Aim of the task —
How many lines in the listing below include the word "monitor"? Reply with the count alone.

____

===== src/rtl/alert_defs.svh =====
// offsets, field positions and reset values for the threshold alert monitor
`ifndef ALERT_DEFS_SVH
`define ALERT_DEFS_SVH
`define REG_IDX_SETUP2      4'h2
`define REG_IDX_FLAGS       4'h3
`define REG_IDX_LOW         4'h4
`define REG_IDX_HIGH        4'h5
`define REG_IDX_IRQ_STAT    4'h8
`define REG_IDX_IRQ_MASK    4'h9
`define ADDR_MSB            15
`define ADDR_LSB            12
`define LIMIT_MSB           11
`define LOW_RESET           12'h000
`define HIGH_RESET          12'hfff
`define LOW_FILL            4'h0
`define HIGH_FILL           4'hf
`define SOFT_RESET_CODE     8'h3c
`define HARD_RESET_CODE     8'hff
`define BIT_A_UNDER         0
`define BIT_A_OVER          1
`define BIT_B_UNDER         4
`define BIT_B_OVER          5
`define RESP_OKAY           2'b00
`define RESP_SLVERR         2'b10
`endif


===== src/rtl/alert_pkg.sv =====
// types shared by the threshold alert monitor
package alert_pkg;
  typedef logic [15:0] sample_t;
  typedef logic [3:0]  flag4_t;
endpackage : alert_pkg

____

Solution to this problem —
2